This is a follow-up questions on a previous one.
Consider this code, which is less toyish than the one in the previous question (but still much simpler than my real one)
import sys
data=[]
for line in open(sys.argv[1]):
data.append(line[-1])
print data[-1]
Now, I was expecting a longer run time (my benchmark file is 65150224 lines long), possibly much longer. This was not the case, it runs in ~ 2 minutes on the same hw as before!
Is it data.append() very lightweight? I don't believe so, thus I wrote this fake code to test it:
data=[]
counter=0
string="a\n"
for counter in xrange(65150224):
data.append(string[-1])
print data[-1]
This runs in 1.5 to 3 minutes (there is strong variability among runs)

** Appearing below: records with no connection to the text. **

$ cat config.mk
export PLATFORM = sky130hd
export DESIGN_NAME = ram_port_arbiter
export DESIGN_NICKNAME = d
export VERILOG_FILES = /design/src/rtl/ram_port_arbiter.sv
export SDC_FILE = /design/constraint.sdc
export NUM_CORES = 1
export LEC_CHECK = 0
export BUFFER_PORTS_ARGS = -buffer_cell sky130_fd_sc_hd__buf_2
export CORE_UTILIZATION = 24
export DETAILED_ROUTE_END_ITERATION = 6
export GPL_TIMING_DRIVEN = 0
export PLACE_DENSITY = 0.78
export SLEW_MARGIN = 20
export SYNTH_ARGS = -nofsm -noshare
export SYNTH_HDL_FRONTEND = slang
export SYNTH_SLANG_ARGS = --single-unit
export TNS_END_PERCENT = 50
$ cat constraint.sdc
create_clock -name CLK -period 1.3 [get_ports CLK]
set_input_delay 0.13 -clock CLK [delete_from_list [all_inputs] [get_ports CLK]]
set_output_delay 0.13 -clock CLK [all_outputs]
set_load 0.05 [all_outputs]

Why don't I get 3.5 to 5 minutes in the former program? Obviously data.append() is happening in parallel with the IO.
This is good news!
But how does it work? Is it a documented feature? Is there any requirement on my code that I should follow to make it works as much as possible (besides load-balancing IO and memory/CPU activities)? Or is it just plain buffering/caching in action?
Again, I tagged "linux" this question, because I'm interested only in linux-specific answers. Feel free to give OS-agnostic, or even other-OS answers, if you think it's worth doing.